Assigned task — In the listing below, print exactly the lines between the line holding "o211ai | 3 |" and the line holding "hold endpoints to repair | 22 | 0", inclusive, and no more.

Dataset excerpts —

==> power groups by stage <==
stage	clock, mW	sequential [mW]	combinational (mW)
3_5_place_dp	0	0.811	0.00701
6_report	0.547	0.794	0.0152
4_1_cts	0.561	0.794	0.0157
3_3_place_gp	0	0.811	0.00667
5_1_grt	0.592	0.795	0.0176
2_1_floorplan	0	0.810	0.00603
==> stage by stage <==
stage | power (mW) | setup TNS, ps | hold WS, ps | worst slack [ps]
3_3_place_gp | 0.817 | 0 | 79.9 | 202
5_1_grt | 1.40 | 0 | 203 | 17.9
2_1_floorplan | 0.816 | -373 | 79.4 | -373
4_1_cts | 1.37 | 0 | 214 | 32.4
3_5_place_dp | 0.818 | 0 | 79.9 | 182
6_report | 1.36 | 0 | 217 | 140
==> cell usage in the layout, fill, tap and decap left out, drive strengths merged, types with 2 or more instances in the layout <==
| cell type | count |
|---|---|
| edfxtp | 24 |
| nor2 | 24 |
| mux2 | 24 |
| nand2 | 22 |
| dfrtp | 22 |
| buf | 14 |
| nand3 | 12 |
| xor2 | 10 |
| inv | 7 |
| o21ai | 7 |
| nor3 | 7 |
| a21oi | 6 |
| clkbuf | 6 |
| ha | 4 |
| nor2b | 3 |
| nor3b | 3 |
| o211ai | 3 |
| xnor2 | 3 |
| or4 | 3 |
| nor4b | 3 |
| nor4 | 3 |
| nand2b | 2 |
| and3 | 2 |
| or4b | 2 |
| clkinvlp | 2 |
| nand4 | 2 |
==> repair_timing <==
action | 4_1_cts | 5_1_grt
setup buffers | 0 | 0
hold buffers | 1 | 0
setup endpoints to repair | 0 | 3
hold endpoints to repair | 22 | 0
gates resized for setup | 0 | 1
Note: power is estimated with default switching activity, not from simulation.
`src/rtl/ifq_pkg.sv`:
```
`timescale 1ns/1ps
`default_nettype none
// ============================================================================
// Module  : ifq_pkg
// Brief   : Shared types and default geometry for the fetch scheduler.
// Revision: 1.0 - initial release
// ============================================================================
package ifq_pkg;

    typedef enum logic [1:0] {
        ST_IDLE   = 2'd0,
        ST_REQ    = 2'd1,
        ST_UNPACK = 2'd2,
        ST_FLUSH  = 2'd3
    } ifq_state_e;

    localparam int DEF_LINE_WORDS = 4;
    localparam int DEF_FIFO_DEPTH = 16;
    localparam int WORD_SEL_W     = $clog2(DEF_LINE_WORDS);
    localparam int CNT_W          = $clog2(DEF_FIFO_DEPTH + 1);
    localparam int LINE_BYTES     = DEF_LINE_WORDS * 4;

    // Counter width able to hold 0..depth inclusive.
    function automatic int cnt_width(input int depth);
        return $clog2(depth + 1);
    endfunction

endpackage
`default_nettype wire

```
`src/rtl/ifq_occ_counter.sv`:
```
`timescale 1ns/1ps
`default_nettype none
// ============================================================================
// Module  : ifq_occ_counter
// Brief   : Instruction FIFO occupancy counter with free-space output.
// Revision: 1.0 - initial release
// ============================================================================
module ifq_occ_counter
    import ifq_pkg::*;
#(
    parameter int DEPTH   = DEF_FIFO_DEPTH,
    parameter int COUNT_W = CNT_W
) (
    input  logic               clk,
    input  logic               reset,
    input  logic               push,
    input  logic               pop,
    input  logic               clear,
    output logic [COUNT_W-1:0] count,
    output logic [COUNT_W-1:0] free
);

    logic [COUNT_W-1:0] count_q;
    logic [COUNT_W-1:0] count_d;

    always_comb begin
        count_d = count_q;
        if (clear) begin
            count_d = '0;
        end else begin
            count_d = count_q + COUNT_W'(push) - COUNT_W'(pop);
        end
    end

    always_ff @(posedge clk) begin
        if (reset) begin
            count_q <= '0;
        end else begin
            count_q <= count_d;
        end
    end

    assign count = count_q;
    assign free  = COUNT_W'(DEPTH) - count_q;

endmodule
`default_nettype wire

```
`src/rtl/ifq_fetch_sched.sv`:
```
`timescale 1ns/1ps
`default_nettype none
// ============================================================================
// Module  : ifq_fetch_sched
// Brief   : Issues cache line requests, unpacks lines into the instruction
//           FIFO and handles branch redirects with flush.
// Revision: 1.0 - initial release
// ============================================================================
module ifq_fetch_sched
    import ifq_pkg::*;
#(
    parameter int                ADDR_W     = 32,
    parameter int                LINE_WORDS = DEF_LINE_WORDS,
    parameter int                FIFO_DEPTH = DEF_FIFO_DEPTH,
    parameter logic [ADDR_W-1:0] RESET_PC   = '0
) (
    input  logic                                clk,
    input  logic                                reset,
    input  logic                                branch_valid,
    input  logic [ADDR_W-1:0]                   branch_target,
    input  logic                                rd_enable,
    input  logic                                cache_ack,
    output logic                                cache_rd_req,
    output logic [ADDR_W-1:0]                   cache_addr,
    output logic                                cache_abort,
    output logic [$clog2(LINE_WORDS)-1:0]       word_sel,
    output logic                                push_fifo,
    output logic                                pop_fifo,
    output logic                                flush_fifo,
    output logic                                line_done,
    output logic [$clog2(FIFO_DEPTH+1)-1:0]     fifo_count
);

    localparam int SEL_W = $clog2(LINE_WORDS);
    localparam int OFF_W = SEL_W + 2;
    localparam int HI_W  = ADDR_W - OFF_W;
    localparam int CW    = cnt_width(FIFO_DEPTH);

    ifq_state_e       state_q,     state_d;
    logic [HI_W-1:0]  line_hi_q,   line_hi_d;
    logic [SEL_W-1:0] start_off_q, start_off_d;
    logic [SEL_W-1:0] word_sel_q,  word_sel_d;

    logic [CW-1:0]    w_count;
    logic [CW-1:0]    w_free;
    logic             w_last;
    logic             w_unused_tgt_lsb;

    // The fetch PC is kept split as line base plus word offset within the line.
    assign w_last           = (word_sel_q == SEL_W'(LINE_WORDS - 1));
    assign w_unused_tgt_lsb = ^branch_target[1:0];

    always_comb begin
        cache_rd_req = (state_q == ST_REQ);
        cache_addr   = {line_hi_q, {OFF_W{1'b0}}};
        cache_abort  = branch_valid && (state_q == ST_REQ);
        push_fifo    = (state_q == ST_UNPACK) && !branch_valid;
        line_done    = (state_q == ST_UNPACK) && !branch_valid && w_last;
        flush_fifo   = (state_q == ST_FLUSH);
        pop_fifo     = rd_enable && (w_count != '0) && (state_q != ST_FLUSH) && !branch_valid;
    end

    assign word_sel   = word_sel_q;
    assign fifo_count = w_count;

    always_comb begin
        state_d     = state_q;
        line_hi_d   = line_hi_q;
        start_off_d = start_off_q;
        word_sel_d  = word_sel_q;
        if (branch_valid) begin
            line_hi_d   = branch_target[ADDR_W-1:OFF_W];
            start_off_d = branch_target[OFF_W-1:2];
            state_d     = ST_FLUSH;
        end else begin
            unique case (state_q)
                ST_IDLE: begin
                    if (w_free >= CW'(LINE_WORDS)) begin
                        state_d = ST_REQ;
                    end
                end
                ST_REQ: begin
                    if (cache_ack) begin
                        word_sel_d = start_off_q;
                        state_d    = ST_UNPACK;
                    end
                end
                ST_UNPACK: begin
                    word_sel_d = word_sel_q + SEL_W'(1);
                    if (w_last) begin
                        line_hi_d   = line_hi_q + HI_W'(1);
                        start_off_d = '0;
                        state_d     = ST_IDLE;
                    end
                end
                ST_FLUSH: begin
                    state_d = ST_IDLE;
                end
                default: begin
                    state_d = ST_IDLE;
                end
            endcase
        end
    end

    always_ff @(posedge clk) begin
        if (reset) begin
            state_q     <= ST_IDLE;
            line_hi_q   <= RESET_PC[ADDR_W-1:OFF_W];
            start_off_q <= RESET_PC[OFF_W-1:2];
            word_sel_q  <= '0;
        end else begin
            state_q     <= state_d;
            line_hi_q   <= line_hi_d;
            start_off_q <= start_off_d;
            word_sel_q  <= word_sel_d;
        end
    end

    ifq_occ_counter #(
        .DEPTH   (FIFO_DEPTH),
        .COUNT_W (CW)
    ) u_occ (
        .clk   (clk),
        .reset (reset),
        .push  (push_fifo),
        .pop   (pop_fifo),
        .clear (flush_fifo),
        .count (w_count),
        .free  (w_free)
    );

endmodule
`default_nettype wire

```
`config.mk`:
```
export PLATFORM = sky130hd
export DESIGN_NAME = ifq_fetch_sched
export DESIGN_NICKNAME = d
export VERILOG_FILES = /design/src/rtl/ifq_pkg.sv /design/src/rtl/ifq_occ_counter.sv /design/src/rtl/ifq_fetch_sched.sv
export SDC_FILE = /design/constraint.sdc
export NUM_CORES = 1
export LEC_CHECK = 0
export CORE_MARGIN = 2
export CORE_UTILIZATION = 28
export CTS_CLUSTER_SIZE = 25
export DETAILED_ROUTE_END_ITERATION = 10
export MAX_ROUTING_LAYER = met4
export PLACE_DENSITY = 0.54
export SLEW_MARGIN = 15
export SYNTH_ARGS = -nofsm -noshare
export SYNTH_HDL_FRONTEND = slang
export SYNTH_SLANG_ARGS = --single-unit
```
`constraint.sdc`:
```
create_clock -name clk -period 2.9 [get_ports clk]
set_input_delay 0.58 -clock clk [delete_from_list [all_inputs] [get_ports clk]]
set_output_delay 0.58 -clock clk [all_outputs]
set_load 0.02 [all_outputs]
```
==> run metrics <==
Lkg Pwr=approximately 1.2 nW; via count=about 2,400; initial antenna violation count=0; cells after synthesis=between 300 and 400; Yosys top cell area share=31.61%; CTS resizes=0; Num CTS Buffers=5; Port Buf Inserts=between 70 and 80; drt drc=0; Avg WL per Cell=roughly 14 µm; async set or reset register ratio after synthesis=0%; antenna viol nets, final=0; DR iter-0 viols=69; number of global-route vias before repair=2,432; Hold Crit Class=reg -> reg; global route overflow=0; most frequent cells in the layout=clkdlybuf4s50_1, dfxtp_1, inv_1; outcome=complete, no violations; CP Capture Type=output pin; critical path data required time=2.32 ns; worst r2r path cells=14; Hold EP=start_off_q[1]$_SDFFE_PP0P_; final hold violations=0; First-pass DRT Iterations=4; Via density=5.014; clk_lat worst skew=about 0.29 ns; Worst Path Arrival=2.20 ns; number of fillers in the final layout=915; register area=between 700 and 800 µm²; crit path time final=between 2 and 3 ns; CTS tree=built; hold path depth=2; multi-input logic area=1506 µm²; Slew Limit Fails=0; Worst-path clk slew=roughly 0.080 ns; Avg Inst Size Synth=approximately 8.2 µm²; final instance area=roughly 3500 µm²; GPL Wtd Cong=just under 0.8; Synth area leaders=dfxtp_1, ha_1, inv_1; Slew HR=approximately half; share of layout cells above drive strength 1=7.672%; Die Y=97.92 µm; Clock Sinks=39; die area=between 9000 and 10,000 µm²; actual slew at the worst max-slew pin=approximately 0.76 ns; largest net degree at the start of global routing=42; DIE WIDTH=between 90 and 100 µm; Max FO, Critical Path=14; Synth Cell Area=about 2500 µm²; most common cell after layout, fill and taps aside=clkdlybuf4s50_1; Post-Place Cell Area=roughly 3400 µm²; Synth Register Bits=39; Critical Path, Cell by Cell=clkdlybuf4s50_1, buf_4, inv_1, nor2_1, clkdlybuf4s50_1; Synth area leader=dfxtp_1; Peak supply drop=approximately 0.00042 V; Area growth syn-to-layout=40.98%; root buffer cell=clkbuf_8; I/O Pins=a little over 80; Top cell by count, worst path=clkdlybuf4s50_1; GRT Overall Usage=15.30%; kind of critical path=in -> out; Peak Freq=between 0.3 and 0.4 GHz; Main synth FF type=dfxtp_1; Final setup viols=0; HPWL Detailed=5207 µm; max cap viols=0; Pwr per Cell Area=~580 nW/µm²; post-layout net count=between 400 and 500; max incr delay on CP=about 0.61 ns; crit path launch type=input port; EDFF count, synth=0; Initial Util=between 20% and 30%; cts hold-fix bufs=0; post-CTS setup repair buffer count=0; final worst setup slack=between 0.1 and 0.15 ns; Synth Warn #=0; Max stage delay cell, worst path=clkdlybuf4s50_1; final clock skew=about 0.009 ns; H-tree depth=2; diode count=0; Place WS=-0.003816 ns; slack of the worst reg-to-reg path=0.23 ns; RSZ-0062 raised after global routing=false; first-pass GRT wire length=between 10,000 and 15,000 µm; RR Endpoint=u_occ.count[4]$_SDFF_PP0_; clock tree buffer depth=2; fin crit share=95.73%; CORE AREA=around 8600 µm²; Total Wirelength=about 7000 µm; min-delay src=start_off_q[1]$_SDFFE_PP0P_; sequential element share of the synthesized area=between 30% and 40%; Netlist cell types=52; Rows=34; reg2reg start=u_occ.count[2]$_SDFF_PP0_
-- cell usage after synthesis, types with 2 or more instances --
library cell,count
a2111oi_0,6
a211oi_1,11
a21oi_1,11
a221oi_1,2
a311oi_1,11
a31oi_1,2
and2_1,4
and3_1,4
and4_1,5
buf_4,5
clkbuf_1,13
dfxtp_1,39
ha_1,15
inv_1,31
nand2_1,21
nand3_1,7
nand3_2,2
nand4_1,6
nor2_1,23
nor3_1,10
nor3b_1,2
nor4_1,6
nor4_2,2
nor4b_1,3
o211ai_1,4
o21ai_0,6
o21bai_1,2
o31a_1,4
or2_2,2
or3_1,5
or4_1,5
xnor2_1,13
-- flip-flops by register name (all words and copies together) (netlist names) --
| name | count |
|---|---|
| start_off_q | 2 |
| line_hi_q | 28 |
| state_q | 2 |
| u_occ.count | 5 |
| word_sel | 2 |
-- worst max-delay path, delay by kind of cell --
family	cells	cell delay, ns
AND/OR/NAND/NOR	1	0.10
buffers and inverters	4	1.51
-- logic make-up after synthesis --
logic type	count (synthesis)	synth area share, %
AO/OA/AOI/OAI	67	20.01
flip-flops	39	31.61
multiplexers	1	0.4053
buffers and inverters	51	8.561
AND/OR/NAND/NOR	113	25.89
XOR/XNOR	14	4.965
other	1	0.1518
adder cells (fa/ha/maj)	16	8.409
-- worst max path at each step --
stage	startpoint	endpoint	cells past startpoint
finish	branch_valid	cache_abort	5
global route	branch_valid	cache_abort	5
CTS	branch_valid	cache_abort	5
detailed placement	branch_valid	u_occ.count[4]$_SDFF_PP0_	11
global placement	branch_valid	u_occ.count[4]$_SDFF_PP0_	11
floorplan	branch_valid	u_occ.count[4]$_SDFF_PP0_	13
-- routing by layer --
| metal | vias to the layer above | share of wire (%) | GRT usage, % |
|---|---|---|---|
| met5 | - | 0 | - |
| met4 | 0 | 1.2 | 3.846 |
| met3 | 4 | 3.8 | 2.147 |
| met2 | 61 | 46 | 24.39 |
| met1 | 1128 | 49 | 20.47 |
| li1 | 1244 | - | - |
-- power breakdown --
part	switching (mW)	total [mW]	internal [mW]	leakage, nW
sequential	0.0836	0.692	0.608	0.323
clock	0.202	0.481	0.279	0.0612
combinational	0.424	0.853	0.429	0.857
total	0.710	2.03	1.32	1.24
-- through the flow --
stage          std cells  hold WS [ns]  total power [mW]    TNS [ns]  util [%]
4_1_cts              486        0.4819             2.057           0     40.32
3_3_place_gp         478        0.4608             1.561  -0.0002514     38.96
3_5_place_dp         478        0.4696             1.569   -0.003816     38.96
6_report             486        0.4837             2.026           0     40.32
2_1_floorplan        305        0.4472             1.267           0         -
5_1_grt              486        0.5088             2.181           0     40.32
-- cell type report --
class                   count  share of cell area [%]
multi-input cells         215                   43.26
repair buffers             85                   23.72
flip-flops and latches     39                   22.42
well taps                 108                   3.881
inverters                  31                   3.342
clock buffers               6                   2.372
clock inverters             2                   1.006
(Power assumes the default switching activity.)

Result for this exercise —
| o211ai | 3 |
| xnor2 | 3 |
| or4 | 3 |
| nor4b | 3 |
| nor4 | 3 |
| nand2b | 2 |
| and3 | 2 |
| or4b | 2 |
| clkinvlp | 2 |
| nand4 | 2 |
==> repair_timing <==
action | 4_1_cts | 5_1_grt
setup buffers | 0 | 0
hold buffers | 1 | 0
setup endpoints to repair | 0 | 3
hold endpoints to repair | 22 | 0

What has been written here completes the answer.